Graduates of the program are qualified to work for diving companies that perform an array of essential services, including: servicing nuclear facilities; conducting bridge inspections; working on oil rigs; performing underwater welding; doing repairs below the waterline on ships and vessels; and working for law enforcement in water rescues or recoveries.
Instructor Steven Hentze, a former Naval Construction Battalion Diver, is one of five instructors at the helm of the eight-month program.
The first two months of the program feature in-class instruction at the Institute’s state-of-the-art campus in Kearny Mesa. During the third month, the students get their feet wet – literally – by jumping into a 44,000-gallon, 15-foot-deep dive tank at the campus for hands-on training.

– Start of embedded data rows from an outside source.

From an optimization exercise on the open Yosys and OpenROAD flow, aimed at small area, a short achievable clock period and few clock cycles per item; shortcuts taken in it are not production practice. Where RTL was checked, it was by simulation tests only, not by an equivalence proof against the original. No activity file was given, so power comes from the tool's default toggle rates.

==> flow/design.v (excerpt) <==
module ams_frame_encoder (
    input  wire        clk,
    input  wire        rst,
    input  wire        in_valid,
    output wire        in_ready,
    input  wire        in_clear,
    input  wire        in_stream,      
    input  wire [15:0] in_year,
    input  wire [7:0]  in_month,
    input  wire [7:0]  in_day,
    input  wire [7:0]  in_wday,
    input  wire [7:0]  in_hour,
    input  wire [7:0]  in_minute,
    input  wire [7:0]  in_second,
    input  wire [31:0] in_p,
    input  wire [31:0] in_po,
    input  wire [31:0] in_q,
    input  wire [31:0] in_qo,
    input  wire [31:0] in_i1,
    input  wire [31:0] in_i2,
    input  wire [31:0] in_i3,
    input  wire [15:0] in_u1,
    input  wire [15:0] in_u2,
    input  wire [15:0] in_u3,
    input  wire [31:0] in_tpi,
    input  wire [31:0] in_tpo,
    input  wire [31:0] in_tqi,
    input  wire [31:0] in_tqo,
    output wire        out_valid,
    input  wire        out_ready,
    output wire [7:0]  out_data,
    output wire        out_last
);
    reg        v0, v1;
    reg [15:0] l0_y;
    reg [7:0]  l0_mo, l0_d, l0_w, l0_h, l0_mi;
    reg [4:0]  l0_q;
    reg [15:0] l1_y;
    reg [7:0]  l1_mo, l1_d, l1_w, l1_h;
    wire [4:0] sec_q = in_second / 8'd10;
    wire [7:0] l0_s = {3'd0, l0_q} * 8'd10;
    wire e0_a = v0 && ({in_year, in_month, in_day} == {l0_y, l0_mo, l0_d});
  ...
export LEC_CHECK = 0
export CAP_MARGIN = 20
export CORE_MARGIN = 2
export CORE_UTILIZATION = 40
export SLEW_MARGIN = 20
create_clock -name core_clock -period 10.0 [get_ports {clk}]
standard.sh (not shown) runs the stock make flow with config.mk's settings and CLKGATE_MAP_FILE= SYNTH_SCRIPT=/design/flow/synth_recipe.tcl, a recipe that flattens the netlist after the stock synthesis.
==> flow/flow/run.sh <==
#!/bin/bash
set -euo pipefail
export BUFFER_PORTS_ARGS="-buffer_cell sky130_fd_sc_hd__buf_1"
export SETUP_SLACK_MARGIN=7
bash standard.sh finish > standard_flow.log 2>&1
Then changed:
--- a/flow/design.v
+++ b/flow/design.v
@@ -27,39 +27,48 @@
     input  wire [31:0] in_tqi,
     input  wire [31:0] in_tqo,
     output wire        out_valid,
     input  wire        out_ready,
     output wire [7:0]  out_data,
     output wire        out_last
 );
     reg        v0, v1;
     reg [15:0] l0_y;
     reg [7:0]  l0_mo, l0_d, l0_w, l0_h, l0_mi;
-    reg [4:0]  l0_q;
+    reg [7:0]  l0_sr;
     reg [15:0] l1_y;
     reg [7:0]  l1_mo, l1_d, l1_w, l1_h;
-    wire [4:0] sec_q = in_second / 8'd10;
-    wire [7:0] l0_s = {3'd0, l0_q} * 8'd10;
-    wire e0_a = v0 && ({in_year, in_month, in_day} == {l0_y, l0_mo, l0_d});
-    wire e1_a = v1 && ({in_year, in_month, in_day} == {l1_y, l1_mo, l1_d});
-    wire e0_b = {in_wday, in_hour, in_minute} == {l0_w, l0_h, l0_mi};
-    wire e1_b = {in_wday, in_hour} == {l1_w, l1_h};
-    wire e0_c = sec_q == l0_q;
-    wire [2:0] n_pt = in_stream ? {e1_a, e1_b, 1'b1} : {e0_a, e0_b, e0_c};
+    reg  [4:0] l0_q;
+    reg  [7:0] l0_s;
+    reg  [8:0] l0_s9;
+    always @(posedge clk) begin
+        l0_q  <= l0_sr / 8'd10;
+        l0_s  <= {3'd0, l0_q} * 8'd10;
+        l0_s9 <= {4'd0, l0_q} * 9'd10 + 9'd9;
+    end
+    wire e0_y  = in_year == l0_y;
+    wire e1_y  = in_year == l1_y;
+    wire e0_md = {in_month, in_day} == {l0_mo, l0_d};
+    wire e1_md = {in_month, in_day} == {l1_mo, l1_d};
+    wire e0_wh = {in_wday, in_hour} == {l0_w, l0_h};
+    wire e1_wh = {in_wday, in_hour} == {l1_w, l1_h};
+    wire e0_ms = v0 && (in_minute == l0_mi) && (in_second >= l0_s) && ({1'b0, in_second} <= l0_s9);
+    wire [3:0] n_pt = in_stream ? {e1_y, e1_md, e1_wh, v1}
+                                : {e0_y, e0_md, e0_wh, e0_ms};
     reg       in_rdy;
     reg       ld_rdy;          
     reg       act;             
     reg       c_str, c_clr;
-    reg [2:0] c_pt;
+    reg [3:0] c_pt;
     reg       p_v;             
     reg       p_str, p_clr;
-    reg [2:0] p_pt;
+    reg [3:0] p_pt;
     wire c_dup = &c_pt;
     wire c_sgl = c_clr | c_dup;        
     wire c_sup = !c_clr & c_dup;       
     wire p_sgl = p_clr | (&p_pt);
     assign in_ready = in_rdy;
     wire accept = in_valid && in_rdy;
     wire push = act && (!out_v || out_ready);
     reg  [8:0] pos;
     wire [4:0] blk  = pos[8:4];
     wire [3:0] off  = pos[3:0];
@@ -219,21 +228,20 @@
     wire [15:0] crc_f = crc_pend ? crc_upd : crc;
     wire [7:0] byte_o = ({8{pre}} & pre_c)
                       | ({8{mid}} & mid_c)
                       | ({8{ent}} & ent_b)
                       | ({8{is_dt}} & head)
                       | ({8{tr & ~off[1] & ~off[0]}} & ~crc_f[7:0])
                       | ({8{tr & ~off[1] &  off[0]}} & ~crc[15:8])
                       | ({8{tr & off[1]}} & 8'h7E)
                       | {7'd0, (pos == 9'd0) & c_sup};
     wire cur_last = c_sgl || (tr && off[1]);
-    wire cov      = (pos[8:2] != 7'd0) && !tr;     
     wire a_done   = push && cur_last;
     wire start_c  = accept && (!act || a_done);    
     function [15:0] crc16_byte;
         input [15:0] c_in;
         input [7:0]  d;
         integer k;
         reg [15:0] c;
         begin
             c = c_in ^ {8'h00, d};
             for (k = 0; k < 8; k = k + 1) begin
@@ -251,23 +259,22 @@
     reg [7:0] crc_d;           
     assign crc_upd = crc16_byte(crc, crc_d);
     always @(posedge clk) begin
         if (rst)
             out_v <= 1'b0;
         else if (!out_v || out_ready)
             out_v <= act;
         if (push) begin
             out_d <= byte_o;
             out_l <= cur_last;
-        end
-        if (push && cov)
             crc_d <= byte_o;
+        end
     end
     always @(posedge clk) begin
         if (rst) begin
             act    <= 1'b0;
             p_v    <= 1'b0;
             in_rdy <= 1'b1;
             ld_rdy <= 1'b1;
             v0     <= 1'b0;
             v1     <= 1'b0;
         end else begin
@@ -311,25 +318,25 @@
             pos <= jump ? {blk + 5'd1, 4'd0} : pos + 9'd1;
     end
     always @(posedge clk) begin
         if (accept && !in_clear) begin
             if (in_stream) begin
                 l1_y <= in_year; l1_mo <= in_month; l1_d <= in_day;
                 l1_w <= in_wday; l1_h <= in_hour;
             end else begin
                 l0_y <= in_year; l0_mo <= in_month; l0_d <= in_day;
                 l0_w <= in_wday; l0_h <= in_hour; l0_mi <= in_minute;
-                l0_q <= sec_q;
+                l0_sr <= in_second;
             end
         end
     end
     always @(posedge clk) begin
         if (ld_rdy)
             ch <= {in_p, in_po, in_q, in_qo, in_i1, in_i2, in_i3,
                    in_u1, in_u2, in_u3, in_tpi, in_tpo, in_tqi, in_tqo};
-        crc_pend <= push && cov;
+        crc_pend <= push && (pos[8:2] != 7'd0) && !tr;
         if (!act || a_done)
             crc <= 16'hFFFF;
         else if (crc_pend)
             crc <= crc_upd;
     end
 endmodule
=>
- total power increases by 1.7%
- register-to-register slack barely changes
- design area is lower by 1.3%
- wire length hardly moves
- setup slack gains 0.050 ns
- die area increases by 0.95%
Testbench counts after the change, summed over its fixed seeds: cycles 73,138, items 512.
Function not checked in the first run of this note: the RTL went through the layout flow alone.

And by the fourth month, the students begin diving into San Diego Bay at the Port’s Tenth Avenue Marine Terminal.
Hyder said he looked at other locations in Southern California, but San Diego offered the best conditions both on land and in the water.

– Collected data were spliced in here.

Source: an optimization exercise on an open RTL-to-GDS flow (aim: small area, a short achievable clock period and few clock cycles per item). Production flows keep margins and buffers that such runs may drop.
Only simulation tests tie the RTL to the original design; equivalence was not proved.
Power and IR drop assume default switching activity.

==> violet: inputs <==
## pob_fx_tail
module pob_fx_tail (
    input  wire        clk,
    input  wire        rst,
    input  wire        cfg_we,
    input  wire [2:0]  cfg_addr,
    input  wire [31:0] cfg_wdata,
    input  wire        in_valid,
    output reg         in_ready,
    input  wire [31:0] in_l,
    input  wire [31:0] in_r,
    output reg         out_valid,
    input  wire        out_ready,
    output reg  [31:0] out_l,
    output reg  [31:0] out_r
);
==> flow/config.mk <==
export PLATFORM = sky130hd
export DESIGN_NAME = pob_fx_tail
export DESIGN_NICKNAME = pob_fx_tail
export VERILOG_FILES = /design/flow/design.v
export SDC_FILE = /design/flow/constraint.sdc
export NUM_CORES = 4
export LEC_CHECK = 0
export CAP_MARGIN = 20
export CORE_MARGIN = 2
export CORE_UTILIZATION = 40
export SLEW_MARGIN = 20
==> flow/constraint.sdc <==
create_clock -name core_clock -period 17.0 [get_ports {clk}]
set_input_delay 3.4000 -clock core_clock [delete_from_list [all_inputs] [get_ports {clk}]]
set_output_delay 3.4000 -clock core_clock [all_outputs]
set_load 0.01 [all_outputs]
run.sh (not shown) runs the stock make flow with config.mk's settings and CLKGATE_MAP_FILE= SYNTH_SCRIPT=/design/flow/synth_recipe.tcl, a recipe that flattens the netlist after the stock synthesis.
==> quartz (differences from violet) <==
--- a/flow/config.mk
+++ b/flow/config.mk
@@ -7,5 +7,5 @@
 export LEC_CHECK = 0
 export CAP_MARGIN = 20
 export CORE_MARGIN = 2
-export CORE_UTILIZATION = 40
+export CORE_UTILIZATION = 60
 export SLEW_MARGIN = 20
==> key figures <==
Worst setup path
  • Register-to-Register Path Depth: 16
  • Number of buffer and inverter stages on the critical path: 2

Clocking
  • Clock-pin slew of the registers on the worst-case setup and hold paths: 0.06 ns

Global route
  • GR met2 Demand/Resource: 43.45%
  • Number of global-route vias before repair: 58,675
  • Met1 Usage GRT: 34.63%

Routing
  • Detail Route met2 WL: 115.8 mm

Cells and area
  • Leading cell types in the layout, fill and taps excluded: 716 x sky130_fd_sc_hd__dfxtp_1, 578 x sky130_fd_sc_hd__a22oi_1, 506 x sky130_fd_sc_hd__nand2_1
  • Filler Cells Inserted: 16,622
  • Sequential fraction of total cell area: 35.32%

Timing
  • Final clock period utilization by the worst path: 31.45%

Outcome
  • Outcome: no timing/DRC/antenna violations

Floorplanning
  • Vert. Die Dim: 424.3 µm
  • Total Die Area: 180,000 µm²

Power and ir drop
  • Total combinational power: 8.43 mW
Source of the figures above: violet

==> key figures <==
Clocking
  • Clock-pin slew of the registers on the worst-case setup and hold paths: 0.07 ns

Power and ir drop
  • Total combinational power: 8.39 mW

Worst setup path
  • Register-to-Register Path Depth: 15
  • Number of buffer and inverter stages on the critical path: 1

Cells and area
  • Leading cell types in the layout, fill and taps excluded: 717 x sky130_fd_sc_hd__dfxtp_1, 578 x sky130_fd_sc_hd__a22oi_1, 506 x sky130_fd_sc_hd__nand2_1
  • Sequential fraction of total cell area: 35.89%
  • Filler Cells Inserted: 9,352

Global route
  • Met1 Usage GRT: 49.73%
  • Number of global-route vias before repair: 59,600
  • GR met2 Demand/Resource: 61.00%

Routing
  • Detail Route met2 WL: 107.9 mm

Timing
  • Final clock period utilization by the worst path: 32.94%

Floorplanning
  • Total Die Area: 120,500 µm²

Outcome
  • Outcome: no timing/DRC/antenna violations
Source of the figures above: quartz

Testbench counts of violet, summed over its fixed seeds: cycles 51,344, frames 4,096.
Testbench counts of quartz, summed over its fixed seeds: cycles 51,344, frames 4,096.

“The Port’s Crosby Street Pier meets all of our requirements for training,” said Hyder. The University rents pier space from the Port of San Diego.
“Thanks to our partnership with the Port, our students now have a ‘real-life’ classroom experience,” said Hyder.
Commercial divers need to learn the trade in limited visibility, so the real-life conditions at the pier make it an ideal setting for training. At times, visibility in the bay water is limited to just two-feet.
“This isn’t a pool. The conditions are exactly what the students will be experiencing in their careers,” said Hentze.
Approximately 80 percent of the students are military Veterans.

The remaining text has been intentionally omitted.